Assignment ->
Print the first line of the data below and every one after it, through the line containing "set_input_delay 0.15 -clock", exactly as written.

Records from a collection
######
$ cat config.mk
export PLATFORM = sky130hd
export DESIGN_NAME = move_step_unit
export DESIGN_NICKNAME = d
export VERILOG_FILES = /design/src/rtl/move_step_unit.sv
export SDC_FILE = /design/constraint.sdc
export NUM_CORES = 1
export LEC_CHECK = 0
export BUFFER_PORTS_ARGS = -buffer_cell sky130_fd_sc_hd__buf_4
export CORE_AREA = 4 4 41 43
export DETAILED_ROUTE_END_ITERATION = 7
export DIE_AREA = 0 0 45 47
export GPL_ROUTABILITY_DRIVEN = 0
export GPL_TIMING_DRIVEN = 1
export PLACE_DENSITY_LB_ADDON = 0.2
export SLEW_MARGIN = 20
export SYNTH_ARGS = -nofsm -noshare
export SYNTH_HDL_FRONTEND = slang
export SYNTH_SLANG_ARGS = --single-unit
$ cat constraint.sdc
create_clock -name clk -period 1.5 [get_ports clk]
set_input_delay 0.15 -clock clk [delete_from_list [all_inputs] [get_ports clk]]
set_output_delay 0.15 -clock clk [all_outputs]
set_load 0.02 [all_outputs]
$ cat src/rtl/move_step_unit.sv
// Coordinate stepper (+1/-1 on a selected axis with grid-exit detection)
// plus a small loadable direction counter with terminal count.
module move_step_unit #(
    parameter int unsigned COORD_W = 4,
    parameter int unsigned CNT_W   = 2
) (
    input  logic               clk,
    input  logic               rst,
    input  logic [COORD_W-1:0] cur_x,
    input  logic [COORD_W-1:0] cur_y,
    input  logic               adder_sel,
    input  logic               inc_dec_sel,
    input  logic               ld_counter,
    input  logic               inc_counter,
    input  logic [CNT_W-1:0]   counter_ld_val,
    output logic [COORD_W-1:0] adder_res,
    output logic               cout,
    output logic               out_of_range,
    output logic [CNT_W-1:0]   counter_val,
    output logic               co
);

    localparam int unsigned SUM_W = COORD_W + 1;

    logic [COORD_W-1:0] operand;
    logic [COORD_W-1:0] step;
    logic [SUM_W-1:0]   sum;

    // Decrement is an add of all-ones; carry set means no borrow occurred.
    always_comb begin
        operand      = adder_sel ? cur_x : cur_y;
        step         = inc_dec_sel ? COORD_W'(1) : {COORD_W{1'b1}};
        sum          = SUM_W'(operand) + SUM_W'(step);
        adder_res    = sum[COORD_W-1:0];
        cout         = sum[COORD_W];
        out_of_range = inc_dec_sel ? cout : ~cout;
    end

    always_ff @(posedge clk) begin
        if (rst) begin
            counter_val <= '0;
        end else if (ld_counter) begin
            counter_val <= counter_ld_val;
        end else if (inc_counter) begin
            counter_val <= counter_val + CNT_W'(1);
        end
    end

    assign co = &counter_val;

endmodule

==> impl_metrics.csv, run 1 <==
group,metric,value,unit
timing,worst_pin_slew,0.324,ns
drt,wl_per_cell,11.4,um
power,finalPower,0.505,mW
worst_setup_path,crit_slowest_cell,"or4b_1",
final_layout,reg_top3,"counter_val x2",
floorplanning,core_area,1300,um2
global_routing,grtUsageTotal,0.100,
worst_setup_path,start_kind,"primary input",
placement,place_ws,-0.347,ns
worst_setup_path,criticalPathCategory,"in2out",
floorplanning,die_y,47,um
timing,relSlewSlack,0.781,
final_layout,largest_register,"counter_val",
yosys,synth-seq-cells,2,
yosys,yosysWarnings,0,
placement,dp_cells,78,
timing,finalCritPeriodShare,1.20,
clocking,cts_buffers,3,
power,peakVddDrop,455,uV
final_layout,area_delta_synth_final,127,%
timing,fin_hold_ws,0.0918,ns
clocking,cts.clk_slew.worst_paths,0.03,ns
worst_hold_path,hold_start,"rst",
clocking,clk_latency,0.22,ns
final_layout,largest_reg_flops,2,
global_routing,grt_max_degree,6,
global_routing,grt_pass1_vias,378,
drt,drt-pass1-iter-count,2,
drt,viasPerCell,4.47,
timing,setup_viol,4,
timing,hold_violations,0,
timing,report.final.slew_viol_count,0,
floorplanning,die-width,45,um
final_layout,final_common_cell,"buf_4",
yosys,synth_cell_types,19,
drt,drcViolationCount,0,
worst_setup_path,cp_cell_sequence,"buf_8 -> mux2_4 -> ha_4 -> inv_4 -> or4b_1 -> o211ai_1 -> buf_4",
final_layout,drive_gt1_frac,0.735,
power,p_leak,0.341,nW
worst_setup_path,r2r-start,"counter_val[0]",
yosys,seq_area_frac_synth,0.132,
drt,dr.first_iter.drc_count,2,
worst_setup_path,critPathMaxStageDelay,0.50,ns
floorplanning,initial_core_util,0.233,
clocking,cts_tree,"done",
power,p_per_area,733,nW/um2
timing,fin_ws,-0.295,ns
timing,rsz0062_at_grt,"yes",
outcome,violations,"negative setup slack",
floorplanning,io_pins,25,
final_layout,finalNetCount,91,
clocking,ctsHoldBuffers,0,
global_routing,grt_first_pass_wirelength,1.57,mm
drt,num_vias,371,
clocking,clock-sinks,2,
yosys,syn_inst,31,
worst_setup_path,crit_buf_inv,3,
yosys,avgSynthCellArea,9.77,um2
outcome,status,"finished, violations left",
worst_setup_path,crit_arrival,1.65,ns
final_layout,final_cell_mix,"buf_4, mux2_2, ha_1, clkbuf_4, buf_6",
worst_setup_path,crit_required,1.35,ns
floorplanning,die_area,2120,um2
final_layout,fillers,122,
global_routing,grt_overflow_total,0,
timing,fin_crit,1.80,ns
clocking,cts_root_buf,"clkbuf_4",
clocking,cts_max_level,1,
worst_setup_path,worst-path-max-fanout,4,
worst_hold_path,hp-class,"in2reg",
clocking,cts_buffer_depth,2,
drt,ant_nets,0,
final_layout,insertedDiodeCount,0,
timing,fin_worst_skew,0.00633,ns
floorplanning,fp-row-count,13,
worst_setup_path,worst_setup_path_end_kind,"output port",
timing,timing.fmax,557,MHz
global_routing,antenna_found_initial,0,
drt,wl,943,um
placement,hpwl,827,um
worst_setup_path,cp-startpoint,"adder_sel",
flow_run,maxCapViolations,0,
final_layout,fin_cells,83,
yosys,syn-num-nets,52,
placement,io_buffers,24,
worst_setup_path,cpLargestDelayFamily,"simple AND/OR/NAND/NOR gates",
yosys,syn_area,303,um2
==> kinds of logic after synthesis <==
logic type	count (synthesis)	share of synthesized area
AO/OA/AOI/OAI	4	0.0950
flip-flops	2	0.132
AND/OR/NAND/NOR	7	0.157
buffers and inverters	3	0.0372
XOR/XNOR	3	0.0868
multiplexers	7	0.260
adder cells (fa/ha/maj)	5	0.231
==> worst paths after layout <==
path	to	slack, ns	depth (start not counted)
worst max-delay path	adder_res[3]	-0.30	7
worst min register to register	counter_val[0]	0.65	3
worst max register to register	counter_val[1]	0.34	4
worst min-delay path	counter_val[0]	0.09	2
==> through the flow <==
step                       util  TNS, ns  cell area (um2)
after global placement    0.486   -0.870              632
final                     0.529   -0.725              688
after CTS                 0.529   -0.773              688
after detailed placement  0.486   -0.933              632
after floorplan               -   -0.230              373
after global routing      0.529   -0.936              688
==> layer usage <==
metal	routed length (um)	track usage	vias up
li1	-	-	192
met1	372	0.103	158
met2	447	0.189	21
met3	123	0.0575	0
met4	0	0	0
met5	0	0	-
==> worst reg2reg max path, stage by stage (launching register included) <==
cell     delay [ns]
dfxtp_1        0.32
ha_1           0.28
mux2_2         0.25
mux2i_1        0.13
nor2_1         0.05
==> what timing repair did <==
item | 4_1_cts | 5_1_grt
endpoints found under the setup margin | 4 | 4
pin swaps | 5 | 2
setup buffers | 2 | 0
endpoints found under the hold margin | 0 | 0
resized for setup | 5 | 0
==> cell type report <==
| type | instances | area (um2) | share of cell area |
|---|---|---|---|
| clock buffers | 3 | 22.5 | 0.0327 |
| repair buffers | 34 | 274 | 0.398 |
| flip-flops and latches | 2 | 40.0 | 0.0582 |
| well taps | 15 | 18.8 | 0.0273 |
| multi-input cells | 26 | 319 | 0.464 |
| inverters | 3 | 13.8 | 0.0200 |
==> Yosys cell counts <==
master,number,area share
ha_1,4,0.17
mux2_2,4,0.15
inv_1,3,0.037
dfxtp_1,2,0.13
mux2i_1,2,0.066
nor2_1,2,0.025
xor2_1,2,0.058
a2111oi_0,1,0.029
a21oi_1,1,0.017
and3b_1,1,0.029
fa_1,1,0.066
mux2i_2,1,0.045
nand3_1,1,0.017
nor3b_1,1,0.025
nor4b_1,1,0.029
o211ai_1,1,0.025
o21bai_1,1,0.025
or4b_1,1,0.033
xnor2_1,1,0.029
==> power breakdown <==
part | leakage, nW | switching [mW] | internal [mW]
Combinational | 0.311 | 0.142 | 0.184
Sequential | 0.0166 | 0.00430 | 0.0584
Clock | 0.0138 | 0.0282 | 0.0881
Total | 0.341 | 0.174 | 0.331
(Power assumes the default switching activity.)
==> run 2, diff against run 1 <==
Settings changed: BUFFER_PORTS_ARGS -buffer_cell sky130_fd_sc_hd__buf_4 to -buffer_cell sky130_fd_sc_hd__clkbuf_2.
==> run 2 against run 1 <==
Compared with the run above:
- the run still ends with negative setup slack left
- via count is the same
- utilization shrank 0.48 points
- non-clock buffer count shrank 1
- clock skew down 0.0019 ns
- critical path type unchanged
- largest cell class unchanged
- largest power group unchanged
==> impl_metrics.csv, run 2 (synthesis results as in run 1) <==
group,metric,value,unit
outcome,status,"finished, violations left",
outcome,violations,"negative setup slack",
timing,rsz0062_at_grt,"yes",
power,finalPower,0.513,mW
final_layout,utilization,0.524,
placement,place_ws,-0.366,ns
global_routing,busiest_layer,"met2",
floorplanning,die_area,2120,um2
drt,num_vias,371,
final_layout,reg_top3,"counter_val x2",
drt,dr.first_iter.drc_count,3,
clocking,clock-sinks,2,
floorplanning,die-width,45,um
final_layout,area_delta_synth_final,125,%
drt,drt-pass1-iter-count,2,
clocking,cts.clk_slew.worst_paths,0.03,ns
power,intPower,0.330,mW
final_layout,fin_cells,82,
global_routing,grt_overflow_total,0,
timing,finalCritPeriodShare,1.23,
timing,worst_pin_slew,0.347,ns
clocking,cts_tree,"done",
placement,io_buffers,24,
floorplanning,core_area,1300,um2
global_routing,grtUsageMet1,0.0932,
global_routing,grt_first_pass_wirelength,1.37,mm
power,clock_power_share,0.225,
final_layout,drive_gt1_frac,0.791,
timing,hold_violations,0,
placement,hpwl,746,um
final_layout,insertedDiodeCount,0,
timing,fin_crit,1.84,ns
drt,ant_nets,0,
worst_setup_path,crit_buf_inv,2,
worst_setup_path,criticalPathCategory,"in2out",
global_routing,grt_max_degree,6,
power,p_leak,0.330,nW
global_routing,grt_use_met3,0.0575,
clocking,cts_buffers,3,
timing,report.final.slew_viol_count,0,
power,p_seq_frac,0.122,
final_layout,fillers,122,
timing,fin_hold_ws,0.108,ns
global_routing,grt.met2_usage,0.164,
clocking,cts_buffer_depth,2,
final_layout,largest_register,"counter_val",
worst_setup_path,worst-path-max-fanout,4,
global_routing,antenna_found_initial,0,
floorplanning,die_y,47,um
worst_setup_path,crit_arrival,1.69,ns
power,peakVddDrop,441,uV
floorplanning,fp-row-count,13,
timing,relSlewSlack,0.768,
global_routing,grt_pass1_vias,368,
drt,drcViolationCount,0,
worst_setup_path,crit_required,1.35,ns
worst_setup_path,cp_cell_sequence,"buf_8 -> mux2_4 -> ha_4 -> and3b_2 -> a2111oi_4 -> o211ai_1 -> buf_4",
floorplanning,initial_core_util,0.233,
final_layout,finalNetCount,90,
final_layout,final_cell_mix,"clkbuf_2, buf_4, mux2_2, clkbuf_4",
worst_setup_path,crit_slowest_cell,"a2111oi_4",
worst_setup_path,start_kind,"primary input",
flow_run,maxCapViolations,0,
power,switching_share,0.356,
drt,viasPerCell,4.52,
final_layout,final_common_cell,"clkbuf_2",
worst_hold_path,hp-class,"in2reg",
power,p_sw,0.183,mW
drt,wl_per_cell,11.0,um
timing,timing.fmax,543,MHz
timing,fin_ws,-0.341,ns
power,p_comb_frac,0.653,
floorplanning,io_pins,25,
global_routing,grtUsageTotal,0.0900,
clocking,cts_root_buf,"clkbuf_4",
worst_setup_path,cpLargestDelayFamily,"compound AO/OA/AOI/OAI gates",
timing,fin_worst_skew,0.00441,ns
worst_setup_path,critPathMaxStageDelay,0.32,ns
drt,wl,898,um
worst_setup_path,worst_setup_path_end_kind,"output port",
power,p_per_area,752,nW/um2
clocking,cts_max_level,1,
placement,dp_cells,77,
clocking,clk_latency,0.22,ns
timing,setup_viol,4,
final_layout,largest_reg_flops,2,
run 2: worst paths after layout:
kind	startpoint	endpoint	slack, ns	cells past startpoint
worst max-delay path	adder_sel	adder_res[3]	-0.34	7
worst min-delay path	rst	counter_val[0]	0.11	2
worst max register to register	counter_val[0]	counter_val[1]	0.34	4
worst min register to register	counter_val[0]	counter_val[0]	0.66	3
run 2: metal layers:
layer  wire [um]  part of all wire  vias to the layer above
met1         349              0.39                      161
met2         415              0.46                       21
met4           0                 0                        0
met3         133              0.15                        0
met5           0                 0                        -
li1            -                 -                      189
run 2: layout make-up:
cell class | instances | area, um2 | share of cell area
clock buffers | 3 | 22.5 | 0.0330
repair buffers | 33 | 225 | 0.330
flip-flops and latches | 2 | 40.0 | 0.0587
inverters | 3 | 13.8 | 0.0202
well taps | 15 | 18.8 | 0.0275
multi-input cells | 26 | 362 | 0.530
run 2: what timing repair did:
action | in CTS | in global routing
resized for setup | 6 | 11
buffers inserted | 2 | 0
pin swaps | 4 | 4
hold buffers | 0 | 0
setup endpoints to repair | 5 | 5
endpoints found under the hold margin | 0 | 0
run 2: power groups by stage:
stage                     clock, mW  combinational (mW)  sequential (mW)
final                         0.115               0.335           0.0626
after global routing          0.128               0.363           0.0637
after CTS                     0.121               0.304           0.0630
after detailed placement          0               0.272           0.0636
after global placement            0               0.272           0.0634
after floorplan                   0               0.173           0.0683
######
Exercise response ->
$ cat config.mk
export PLATFORM = sky130hd
export DESIGN_NAME = move_step_unit
export DESIGN_NICKNAME = d
export VERILOG_FILES = /design/src/rtl/move_step_unit.sv
export SDC_FILE = /design/constraint.sdc
export NUM_CORES = 1
export LEC_CHECK = 0
export BUFFER_PORTS_ARGS = -buffer_cell sky130_fd_sc_hd__buf_4
export CORE_AREA = 4 4 41 43
export DETAILED_ROUTE_END_ITERATION = 7
export DIE_AREA = 0 0 45 47
export GPL_ROUTABILITY_DRIVEN = 0
export GPL_TIMING_DRIVEN = 1
export PLACE_DENSITY_LB_ADDON = 0.2
export SLEW_MARGIN = 20
export SYNTH_ARGS = -nofsm -noshare
export SYNTH_HDL_FRONTEND = slang
export SYNTH_SLANG_ARGS = --single-unit
$ cat constraint.sdc
create_clock -name clk -period 1.5 [get_ports clk]
set_input_delay 0.15 -clock clk [delete_from_list [all_inputs] [get_ports clk]]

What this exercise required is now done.